(Stored data)
$ cat config.mk
export PLATFORM = sky130hd
export DESIGN_NAME = mem_wb_stage
export DESIGN_NICKNAME = d
export VERILOG_FILES = /design/src/rtl/mem_wb_stage.sv
export SDC_FILE = /design/constraint.sdc
export NUM_CORES = 1
export LEC_CHECK = 0
export CORE_MARGIN = 4
export CORE_UTILIZATION = 33
export DETAILED_ROUTE_END_ITERATION = 12
export PLACE_DENSITY = 0.79
export SLEW_MARGIN = 15
export SYNTH_ARGS = -nofsm -noshare
export SYNTH_HDL_FRONTEND = slang
export SYNTH_SLANG_ARGS = --single-unit
$ cat constraint.sdc
create_clock -name clk -period 2.2 [get_ports clk]
set_clock_uncertainty 0.1 [all_clocks]
set_input_delay 0.33 -clock clk [delete_from_list [all_inputs] [get_ports clk]]
set_output_delay 0.33 -clock clk [all_outputs]
set_load 0.05 [all_outputs]
$ cat src/rtl/mem_wb_stage.sv
// MEM->WB pipeline register with stall/flush, valid tracking, x0 write
// suppression and a retired-instruction counter. Define LOAD_EXT_EN to align and extend load data.
module mem_wb_stage #(
  parameter int unsigned DATA_WIDTH     = 32,
  parameter int unsigned REG_ADDR_WIDTH = 5,
  parameter int unsigned CNT_WIDTH      = 32
) (
  input  logic                      clk,
  input  logic                      rst_n,
  input  logic                      StallW,
  input  logic                      FlushW,
  input  logic                      ValidM,
  input  logic                      RegWriteM,
  input  logic [1:0]                ResultSrcM,
  input  logic [2:0]                Funct3M,
  input  logic [DATA_WIDTH-1:0]     ALUResultM,
  input  logic [DATA_WIDTH-1:0]     RD,
  input  logic [REG_ADDR_WIDTH-1:0] RdM,
  input  logic [DATA_WIDTH-1:0]     PC_PlusM,
  output logic                      ValidW,
  output logic                      RegWriteW,
  output logic [1:0]                ResultSrcW,
  output logic [DATA_WIDTH-1:0]     ALUResultW,
  output logic [DATA_WIDTH-1:0]     ReadDataW,
  output logic [REG_ADDR_WIDTH-1:0] RdW,
  output logic [DATA_WIDTH-1:0]     PC_PlusW,
  output logic [CNT_WIDTH-1:0]      RetireCount
);

  logic                      r_valid;
  logic                      r_reg_write;
  logic [1:0]                r_result_src;
  logic [DATA_WIDTH-1:0]     r_alu_result;
  logic [DATA_WIDTH-1:0]     r_read_data;
  logic [REG_ADDR_WIDTH-1:0] r_rd;
  logic [DATA_WIDTH-1:0]     r_pc_plus;
  logic [CNT_WIDTH-1:0]      r_retire_cnt;

  logic [DATA_WIDTH-1:0]     w_read_data;
  logic                      w_reg_write;

`ifdef LOAD_EXT_EN
  logic [7:0]  w_byte;
  logic [15:0] w_half;

  // Little-endian lane select by address offset, then RV32I load extension.
  always_comb begin
    case (ALUResultM[1:0])
      2'd0:    w_byte = RD[7:0];
      2'd1:    w_byte = RD[15:8];
      2'd2:    w_byte = RD[23:16];
      default: w_byte = RD[31:24];
    endcase
    w_half = ALUResultM[1] ? RD[31:16] : RD[15:0];
    case (Funct3M)
      3'b000:  w_read_data = {{(DATA_WIDTH-8){w_byte[7]}}, w_byte};
      3'b001:  w_read_data = {{(DATA_WIDTH-16){w_half[15]}}, w_half};
      3'b100:  w_read_data = {{(DATA_WIDTH-8){1'b0}}, w_byte};
      3'b101:  w_read_data = {{(DATA_WIDTH-16){1'b0}}, w_half};
      default: w_read_data = RD;
    endcase
  end
`else
  logic w_unused_funct3;
  assign w_unused_funct3 = ^Funct3M;
  assign w_read_data     = RD;
`endif

  assign w_reg_write = RegWriteM & ValidM & (RdM != '0);

  always_ff @(posedge clk) begin
    if (!rst_n) begin
      r_valid      <= 1'b0;
      r_reg_write  <= 1'b0;
      r_result_src <= '0;
      r_alu_result <= '0;
      r_read_data  <= '0;
      r_rd         <= '0;
      r_pc_plus    <= '0;
      r_retire_cnt <= '0;
    end else if (FlushW) begin
      r_valid      <= 1'b0;
      r_reg_write  <= 1'b0;
      r_result_src <= '0;
      r_alu_result <= '0;
      r_read_data  <= '0;
      r_rd         <= '0;
      r_pc_plus    <= '0;
    end else if (!StallW) begin
      r_valid      <= ValidM;
      r_reg_write  <= w_reg_write;
      r_result_src <= ResultSrcM;
      r_alu_result <= ALUResultM;
      r_read_data  <= w_read_data;
      r_rd         <= RdM;
      r_pc_plus    <= PC_PlusM;
      if (ValidM)
        r_retire_cnt <= r_retire_cnt + CNT_WIDTH'(1);
    end
  end

  assign ValidW      = r_valid;
  assign RegWriteW   = r_reg_write;
  assign ResultSrcW  = r_result_src;
  assign ALUResultW  = r_alu_result;
  assign ReadDataW   = r_read_data;
  assign RdW         = r_rd;
  assign PC_PlusW    = r_pc_plus;
  assign RetireCount = r_retire_cnt;

endmodule

==> report_table.html <==
<table>
<tr><th>Metric</th><th>Value</th></tr>
<tr><th colspan="2">Detailed routing</th></tr>
<tr><td>Iter 0 DRT Violations</td><td>208</td></tr>
<tr><td>Average wire per standard cell</td><td>15.5 um</td></tr>
<tr><td># DRC</td><td>0</td></tr>
<tr><td>Total iterations of the first detailed-routing run</td><td>4</td></tr>
<tr><td>Mean number of vias per cell</td><td>4.71</td></tr>
<tr><td>Total via count in the routed design</td><td>4705</td></tr>
<tr><td>Antenna-violating nets left</td><td>0</td></tr>
<tr><td>Final wirelength</td><td>15500 um</td></tr>
<tr><th colspan="2">Synth</th></tr>
<tr><td>Post-synth net total</td><td>636</td></tr>
<tr><td>Number of warnings printed during yosys synthesis</td><td>0</td></tr>
<tr><td>Synthesized instance count</td><td>523</td></tr>
<tr><td>Post-synthesis compound-gate area fraction</td><td>4.72%</td></tr>
<tr><td>Portion of netlist area occupied by mux cells</td><td>20.7%</td></tr>
<tr><td>Dominant combinational cell family by area after synthesis</td><td>multiplexers</td></tr>
<tr><td>Synthesized cell area</td><td>5230 um^2</td></tr>
<tr><td>Fraction of the mapped netlist area in simple logic gates</td><td>17.3%</td></tr>
<tr><td>Adder-Cell Fraction of Synth Area</td><td>0.239%</td></tr>
<tr><td>Number of synthesized register bits</td><td>137</td></tr>
<tr><td>Syn avg cell area</td><td>9.99 um^2</td></tr>
<tr><td>Sequential-to-total area share from yosys stat</td><td>52.5%</td></tr>
<tr><td>Share of the synthesized netlist area taken by xor and xnor gates</td><td>1.34%</td></tr>
<tr><td>Synth unique cells</td><td>33</td></tr>
<tr><th colspan="2">Power and ir drop</th></tr>
<tr><td>Worst-case vdd ir drop</td><td>0.573 mV</td></tr>
<tr><td>Total power density per cell area</td><td>753 nW/um^2</td></tr>
<tr><td>Total power</td><td>6.56 mW</td></tr>
<tr><td>Static Leakage</td><td>3.40 nW</td></tr>
<tr><th colspan="2">Floorplanning</th></tr>
<tr><td>Horizontal extent of the die</td><td>134 um</td></tr>
<tr><td>Chip height</td><td>134 um</td></tr>
<tr><td>Core footprint</td><td>15400 um^2</td></tr>
<tr><td>Row cnt</td><td>45</td></tr>
<tr><td>Initial Utilization</td><td>34.0%</td></tr>
<tr><td>Number of top-level pins</td><td>249</td></tr>
<tr><td>Die Footprint</td><td>17900 um^2</td></tr>
<tr><th colspan="2">Timing</th></tr>
<tr><td>Ratio of final minimum period to clock period</td><td>96.0%</td></tr>
<tr><td>Fin. max-slew vios</td><td>0</td></tr>
<tr><td>Unrepaired setup endpoints after global routing</td><td>no</td></tr>
<tr><td>Worst rel slew slack</td><td>49.8%</td></tr>
<tr><td>Minimum clock period after layout</td><td>2.11 ns</td></tr>
<tr><td>FMAX</td><td>0.473 GHz</td></tr>
<tr><td>Endpoints failing hold</td><td>0</td></tr>
<tr><td>Slew @ Worst Pin</td><td>0.752 ns</td></tr>
<tr><td>Final Setup Violations</td><td>0</td></tr>
<tr><th colspan="2">Setup path</th></tr>
<tr><td>Critical path class</td><td>reg2out</td></tr>
<tr><td>Data arrival, critical path</td><td>1.68 ns</td></tr>
<tr><td>Maximum fanout along the worst path</td><td>7</td></tr>
<tr><td>Critical Path End Type</td><td>output pin</td></tr>
<tr><td>Startpoint types</td><td>flip-flop</td></tr>
<tr><td>Worst Path Required</td><td>1.77 ns</td></tr>
<tr><th colspan="2">Global routing</th></tr>
<tr><td>Total overflow reported by the global router</td><td>0</td></tr>
<tr><td>Maximum number of pins on one net before global-route repair</td><td>104</td></tr>
<tr><td>GRT Overall Usage</td><td>17.1%</td></tr>
<tr><td>Antenna violations before repair</td><td>0</td></tr>
<tr><td>Number of global-route vias before repair</td><td>4719</td></tr>
<tr><td>First-pass GRT wire length</td><td>24300 um</td></tr>
<tr><th colspan="2">Placement</th></tr>
<tr><td>Port-buffer cells</td><td>245</td></tr>
<tr><td>Estimated wirelength of the detail-placed design</td><td>11300 um</td></tr>
<tr><td>Gpl congestion</td><td>0.790</td></tr>
<tr><th colspan="2">Clock network</th></tr>
<tr><td>Post CTS Setup Buffer Count</td><td>0</td></tr>
<tr><td>Hold bufs inserted after CTS</td><td>0</td></tr>
<tr><td>Clock insertion delay at the later pin of the skew report</td><td>0.41 ns</td></tr>
<tr><td>Post-CTS clock slew at the launch and capture registers of the worst setup and hold paths</td><td>0.06 ns</td></tr>
<tr><td>Buffer type at the clock tree root</td><td>sky130_fd_sc_hd__clkbuf_16</td></tr>
<tr><td>Sinks on the clock net</td><td>137</td></tr>
<tr><td>CTS tree</td><td>done</td></tr>
<tr><td>Number of levels in the clock H-tree</td><td>4</td></tr>
<tr><td>Cells resized by post-CTS repair</td><td>0</td></tr>
<tr><td>Worst-case clock buffer depth</td><td>2</td></tr>
<tr><td>Number of CTS-inserted buffers</td><td>17</td></tr>
<tr><th colspan="2">Final layout</th></tr>
<tr><td>Fill cells</td><td>1346</td></tr>
<tr><td>Fin nets</td><td>889</td></tr>
<tr><td>Register area</td><td>2770 um^2</td></tr>
<tr><td>Layout-stage area growth over the synthesis result</td><td>66.7%</td></tr>
<tr><td>Share of post-route cells with drive strength above 1</td><td>9.77%</td></tr>
<tr><td>Area occupied by multi-input gates</td><td>2320 um^2</td></tr>
<tr><td>Highest-count cells in the layout ignoring fill and taps</td><td>sky130_fd_sc_hd__clkdlybuf4s50_1 (243), sky130_fd_sc_hd__dfxtp_1 (119), sky130_fd_sc_hd__nor2_1 (113)</td></tr>
<tr><td>Diodes inserted</td><td>0</td></tr>
<tr><td>Final core utilization</td><td>56.7%</td></tr>
<tr><td>Most common library cell in the layout ignoring fill and taps</td><td>sky130_fd_sc_hd__clkdlybuf4s50_1</td></tr>
<tr><th colspan="2">Outcome</th></tr>
<tr><td>Outcome</td><td>finished clean</td></tr>
<tr><th colspan="2">Flow run</th></tr>
<tr><td>Reported max-cap violation count</td><td>0</td></tr>
<tr><th colspan="2">Hold path</th></tr>
<tr><td>Class of the most critical hold timing path</td><td>in2reg</td></tr>
</table>
==> cell families after synthesis <==
family / count (synthesis)
DFF: 137
xor gates and xnor gates: 8
muxes: 108
buffers and inverters: 40
and+or+nand+nor: 188
AOI/OAI and AO/OA: 41
adders and majority gates: 1
==> cell usage after synthesis, drive strengths merged <==
| cell type | n | area (um^2) |
|---|---|---|
| nor2b | 1 | 6.26 |
| o21a | 1 | 7.51 |
| and4 | 3 | 26.3 |
| nand4 | 7 | 50.1 |
| nand2 | 14 | 52.6 |
| nand4bb | 1 | 27.5 |
| xnor2 | 3 | 26.3 |
| dfxtp | 137 | 2740 |
| nand3 | 11 | 55.1 |
| nor3 | 2 | 10.0 |
| or3 | 5 | 31.3 |
| clkbuf | 13 | 48.8 |
| or4 | 17 | 128 |
| inv | 5 | 18.8 |
| o21ai | 5 | 25.0 |
| o211ai | 1 | 7.51 |
| nor2 | 113 | 424 |
| mux2i | 108 | 1080 |
| o31ai | 13 | 97.6 |
| and2 | 2 | 12.5 |
| and3 | 1 | 6.26 |
| a21oi | 20 | 100 |
| nor4 | 5 | 31.3 |
| buf | 21 | 97.6 |
| clkinv | 1 | 3.75 |
| o31a | 1 | 8.76 |
| nor3b | 1 | 12.5 |
| nand2b | 5 | 31.3 |
| ha | 1 | 12.5 |
| xor2 | 5 | 43.8 |
==> layout make-up <==
cell class,instances,share of cell area [%]
Inverter,6,0.259
Clock inverter,13,2.48
Clock buffer,18,5.04
Multi-Input combinational cell,346,26.7
Tap cell,211,3.03
Sequential cell,137,31.7
Timing Repair Buffer,268,30.8
==> state kept, by name (all words and copies together) (netlist names) <==
| register | cells |
|---|---|
| RetireCount | 32 |
| RdW | 5 |
| ReadDataW | 32 |
| PC_PlusW | 32 |
| ResultSrcW | 2 |
| RegWriteW | 1 |
| ValidW | 1 |
| ALUResultW | 32 |
==> path summary, 6_finish.rpt <==
| check | startpoint | end | slack (ns) | cells past startpoint |
|---|---|---|---|---|
| max | RetireCount[9]$_SDFFE_PN0P_ | RetireCount[9] | 0.09 | 2 |
| min | StallW | ALUResultW[30]$_SDFFE_PP0N_ | 0.12 | 3 |
| max reg2reg | RetireCount[11]$_SDFFE_PN0P_ | RetireCount[23]$_SDFFE_PN0P_ | 0.11 | 5 |
| min reg2reg | RetireCount[31]$_SDFFE_PN0P_ | RetireCount[31]$_SDFFE_PN0P_ | 0.38 | 2 |
==> critical path, cell delays in order, from the launching register on <==
cell and delay, ns:
sky130_fd_sc_hd__dfxtp_2 0.33, sky130_fd_sc_hd__buf_4 0.13, sky130_fd_sc_hd__clkdlybuf4s50_1 0.81
==> where the power goes <==
| group | internal [mW] | total (mW) | switching [mW] |
|---|---|---|---|
| sequential | 2.55 | 2.58 | 0.0337 |
| combinational | 0.392 | 0.825 | 0.433 |
| clock | 2.05 | 3.16 | 1.11 |
==> per-stage QoR <==
step | hold slack, ns | std cells | TNS, ns | setup WS, ns | cell area (um^2)
after CTS | 0.105 | 999 | 0 | 0.0415 | 8710
after floorplan | 0.374 | 523 | 0 | 0.0126 | 5250
after global placement | 0.362 | 968 | -0.671 | -0.152 | 8050
after global routing | 0.142 | 999 | 0 | 0.00712 | 8710
final | 0.121 | 999 | 0 | 0.0870 | 8710
after detailed placement | 0.365 | 968 | -1.27 | -0.161 | 8050
==> per-layer routing <==
layer	GRT usage (%)	part of all wire, %
met1	18.4	38
met2	28.2	48
met3	9.86	12
met4	5.83	2.0
met5	0	0
No activity file was read; power rests on OpenSTA's default activity.
**config.mk**
```make
export PLATFORM = sky130hd
export DESIGN_NAME = micro_sequencer
export DESIGN_NICKNAME = d
export VERILOG_FILES = /design/src/rtl/micro_sequencer.sv
export SDC_FILE = /design/constraint.sdc
export NUM_CORES = 1
export LEC_CHECK = 0
export ABC_AREA = 1
export BUFFER_PORTS_ARGS = -buffer_cell sky130_fd_sc_hd__buf_2
export CORE_AREA = 2 2 68 51
export DETAILED_ROUTE_END_ITERATION = 6
export DIE_AREA = 0 0 70 53
export PLACE_DENSITY = 0.86
export SLEW_MARGIN = 40
export SYNTH_ARGS = -nofsm -noshare
export SYNTH_HDL_FRONTEND = slang
export SYNTH_SLANG_ARGS = --single-unit
export TNS_END_PERCENT = 1
```
**constraint.sdc**
```tcl
create_clock -name clk -period 3.05 [get_ports clk]
set_clock_uncertainty 0.2 [all_clocks]
set_input_delay 0.4575 -clock clk [delete_from_list [all_inputs] [get_ports clk]]
set_output_delay 0.4575 -clock clk [all_outputs]
set_load 0.1 [all_outputs]
```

• **BRIEF**:
The lines holding the word "RegWriteW" are the answer. Pull them out of the records and copy them.

• **RESPONSE BOX**:
  output logic                      RegWriteW,
  assign RegWriteW   = r_reg_write;
| RegWriteW | 1 |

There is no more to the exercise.